Kids killed by ISIS car bombs and maimed by sniper fire as sick jihadis launch desperate last stand in Mosul
Youngsters find themselves in the firing line as Iraqi forces battle to push ISIS out of the city's western half
YOUNG children are the final targets of sadistic ISIS snipers as the terror group faces oblivion in Iraq.
Iraqi and Kurdish forces are on the brink of pushing the fanatics from Mosul – its last toehold in what was once a vast territory.
But even as the group’s death rattle sounds, it is inflicting pain and suffering on the youngsters who know nothing but war.
One doctor in the Al-Mamon district hospital has been treating kids picked off by the rifles of sadistic snipers.
Pointing to his latest casualty, he said: “This little boy was brought in today.
most read in news
“He has been snipered in the hand and has lost of a lot of blood.”
His father sits beside his injured son crying.
He weeps: “They shot my son…[But] they killed my daughter, they shot her when she was fleeing towards the Iraqi forces.”
“I have had to bury outside this hospital [and] my son now no longer has his twin sister”
As the operation to liberate Western Mosul - which started on February 19th - has gone on, the mass of civilians still trapped have become cannon fodder for ISIS sharp-shooters.
The doctor continues: “We get between fifty to a hundred of these cases a day and many of them are children who have been injured by snipers, mortars and car bombs”
“We have only five doctors and it is not enough, we need more, and more supplies to treat all these victims.”
A local Iraqi journalist called Ammar says even babies have become targets for the Islamists wreaking misery in the tiny pocket of Mosul they still hold.
Showing a video on his phone he says: “Look at this.

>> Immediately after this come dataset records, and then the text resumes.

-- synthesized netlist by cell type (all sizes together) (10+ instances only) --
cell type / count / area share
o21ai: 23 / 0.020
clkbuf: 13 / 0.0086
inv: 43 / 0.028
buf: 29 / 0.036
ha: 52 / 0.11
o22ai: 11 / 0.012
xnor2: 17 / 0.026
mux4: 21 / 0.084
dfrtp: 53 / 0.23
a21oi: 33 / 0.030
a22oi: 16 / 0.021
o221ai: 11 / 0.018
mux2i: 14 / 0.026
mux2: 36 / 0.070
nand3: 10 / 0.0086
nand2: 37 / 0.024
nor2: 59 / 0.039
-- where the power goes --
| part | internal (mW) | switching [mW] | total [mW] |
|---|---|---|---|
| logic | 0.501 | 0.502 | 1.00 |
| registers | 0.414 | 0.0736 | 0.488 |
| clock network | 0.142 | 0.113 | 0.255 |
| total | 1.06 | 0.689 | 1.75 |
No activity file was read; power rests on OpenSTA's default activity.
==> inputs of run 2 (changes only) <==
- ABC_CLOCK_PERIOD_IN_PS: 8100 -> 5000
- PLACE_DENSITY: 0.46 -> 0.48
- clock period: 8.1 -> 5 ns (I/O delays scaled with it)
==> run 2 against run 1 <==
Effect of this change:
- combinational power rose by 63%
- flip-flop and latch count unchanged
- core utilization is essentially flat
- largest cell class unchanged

This was one of the first days of the operation.
“This father had to bury his new born son after their house was targeted by a car bomb. The baby was only a few weeks old.

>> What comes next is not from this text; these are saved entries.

[src/rtl/vram_wr_arbiter.sv]
// vram_wr_arbiter: merges host direct pixel writes with a rectangle-fill
// engine onto a single registered framebuffer write port.
// Host writes always win; the fill engine stalls in any host cycle.
// Optional build macro: FILL_CLIP_EN -- when defined, fill pixels that fall
// outside SCREEN_W x SCREEN_H still use their FILL cycle but are not written.
// fsm_state is a debug view of the fill FSM (0=IDLE, 1=FILL, 2=DONE).
module vram_wr_arbiter #(
  parameter int SCREEN_W = 160,
  parameter int SCREEN_H = 100
) (
  input  logic        cpu_clk,
  input  logic        reset,
  input  logic        host_wr,
  input  logic [31:0] host_addr,
  input  logic [7:0]  host_data,
  input  logic        fill_start,
  input  logic [7:0]  fill_x,
  input  logic [7:0]  fill_y,
  input  logic [7:0]  fill_w,
  input  logic [7:0]  fill_h,
  input  logic [7:0]  fill_color,
  output logic        fill_busy,
  output logic        fill_done,
  output logic        cpu_wr,
  output logic [31:0] cpu_addr,
  output logic [7:0]  cpu_data,
  output logic [1:0]  fsm_state
);

  typedef enum logic [1:0] {
    IDLE = 2'd0,
    FILL = 2'd1,
    DONE = 2'd2
  } state_t;

  localparam logic [31:0] SW = 32'(SCREEN_W);
  localparam logic [31:0] SH = 32'(SCREEN_H);

  state_t      state_q, state_d;
  logic        fill_busy_q, fill_busy_d;
  logic        fill_done_q, fill_done_d;
  logic        cpu_wr_q, cpu_wr_d;
  logic [31:0] cpu_addr_q, cpu_addr_d;
  logic [7:0]  cpu_data_q, cpu_data_d;

  // Latched rectangle parameters.
  logic [7:0]  x_q, x_d;
  logic [7:0]  w_q, w_d;
  logic [7:0]  h_q, h_d;
  logic [7:0]  color_q, color_d;

  // Walk position: offsets within the rectangle plus absolute col/row.
  // col/row are 9 bits so x+w-1 / y+h-1 never wrap.
  logic [7:0]  cnt_c_q, cnt_c_d;
  logic [7:0]  cnt_r_q, cnt_r_d;
  logic [8:0]  col_q, col_d;
  logic [8:0]  row_q, row_d;
  logic [31:0] row_base_q, row_base_d;

  logic        pix_en;
  logic [31:0] pix_addr;

  // Current fill pixel address and whether it may be written.
  always_comb begin
    pix_addr = row_base_q + {23'd0, col_q};
`ifdef FILL_CLIP_EN
    pix_en = ({23'd0, col_q} < SW) && ({23'd0, row_q} < SH);
`else
    pix_en = 1'b1;
`endif
  end

  // Next-state: host grant, fill FSM sequencing and the raster walk.
  always_comb begin
    state_d     = state_q;
    fill_busy_d = fill_busy_q;
    fill_done_d = 1'b0;
    cpu_wr_d    = 1'b0;
    cpu_addr_d  = cpu_addr_q;
    cpu_data_d  = cpu_data_q;
    x_d         = x_q;
    w_d         = w_q;
    h_d         = h_q;
    color_d     = color_q;
    cnt_c_d     = cnt_c_q;
    cnt_r_d     = cnt_r_q;
    col_d       = col_q;
    row_d       = row_q;
    row_base_d  = row_base_q;

    // Host request owns the write port in its own cycle, in every state.
    if (host_wr) begin
      cpu_wr_d   = 1'b1;
      cpu_addr_d = host_addr;
      cpu_data_d = host_data;
    end

    case (state_q)
      IDLE: begin
        fill_busy_d = 1'b0;
        if (fill_start) begin
          x_d     = fill_x;
          w_d     = fill_w;
          h_d     = fill_h;
          color_d = fill_color;
          cnt_c_d = 8'd0;
          cnt_r_d = 8'd0;
          col_d   = {1'b0, fill_x};
          row_d   = {1'b0, fill_y};
          // One multiply per fill; rows then advance by adding SCREEN_W.
          row_base_d = {24'd0, fill_y} * SW;
          if ((fill_w != 8'd0) && (fill_h != 8'd0)) begin
            state_d     = FILL;
            fill_busy_d = 1'b1;
          end else begin
            state_d     = DONE;
            fill_done_d = 1'b1;
          end
        end
      end

      FILL: begin
        if (!host_wr) begin
          if (pix_en) begin
            cpu_wr_d   = 1'b1;
            cpu_addr_d = pix_addr;
            cpu_data_d = color_q;
          end
          if (cnt_c_q == w_q - 8'd1) begin
            cnt_c_d = 8'd0;
            col_d   = {1'b0, x_q};
            if (cnt_r_q == h_q - 8'd1) begin
              state_d     = DONE;
              fill_busy_d = 1'b0;
              fill_done_d = 1'b1;
            end else begin
              cnt_r_d    = cnt_r_q + 8'd1;
              row_d      = row_q + 9'd1;
              row_base_d = row_base_q + SW;
            end
          end else begin
            cnt_c_d = cnt_c_q + 8'd1;
            col_d   = col_q + 9'd1;
          end
        end
      end

      DONE: begin
        state_d     = IDLE;
        fill_busy_d = 1'b0;
      end

      default: begin
        state_d     = IDLE;
        fill_busy_d = 1'b0;
      end
    endcase
  end

  // State and output registers; reset aborts any fill immediately.
  always_ff @(posedge cpu_clk or posedge reset) begin
    if (reset) begin
      state_q     <= IDLE;
      fill_busy_q <= 1'b0;
      fill_done_q <= 1'b0;
      cpu_wr_q    <= 1'b0;
      cpu_addr_q  <= 32'd0;
      cpu_data_q  <= 8'd0;
      x_q         <= 8'd0;
      w_q         <= 8'd0;
      h_q         <= 8'd0;
      color_q     <= 8'd0;
      cnt_c_q     <= 8'd0;
      cnt_r_q     <= 8'd0;
      col_q       <= 9'd0;
      row_q       <= 9'd0;
      row_base_q  <= 32'd0;
    end else begin
      state_q     <= state_d;
      fill_busy_q <= fill_busy_d;
      fill_done_q <= fill_done_d;
      cpu_wr_q    <= cpu_wr_d;
      cpu_addr_q  <= cpu_addr_d;
      cpu_data_q  <= cpu_data_d;
      x_q         <= x_d;
      w_q         <= w_d;
      h_q         <= h_d;
      color_q     <= color_d;
      cnt_c_q     <= cnt_c_d;
      cnt_r_q     <= cnt_r_d;
      col_q       <= col_d;
      row_q       <= row_d;
      row_base_q  <= row_base_d;
    end
  end

  assign fill_busy = fill_busy_q;
  assign fill_done = fill_done_q;
  assign cpu_wr    = cpu_wr_q;
  assign cpu_addr  = cpu_addr_q;
  assign cpu_data  = cpu_data_q;
  assign fsm_state = state_q;

endmodule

“ISIS don’t care who they kill. Many children have died many more are likely to die before it is over.”
Iraqi forces have faced stiff resistance since launching a counter offensive against ISIS in the middle of October.
Five months later and the group still hold a sizeable portion of western Mosul.
By January troops had cleared the eastern half of the city, but separated by the great River Tigris, they found resistance on the western half more stubborn.
Almost 200,000 civilians are thought to have fled the city since the western Mosul offensive began.
But many thousands more remain trapped in the pocket of resistance and remain in caught in the crossfire.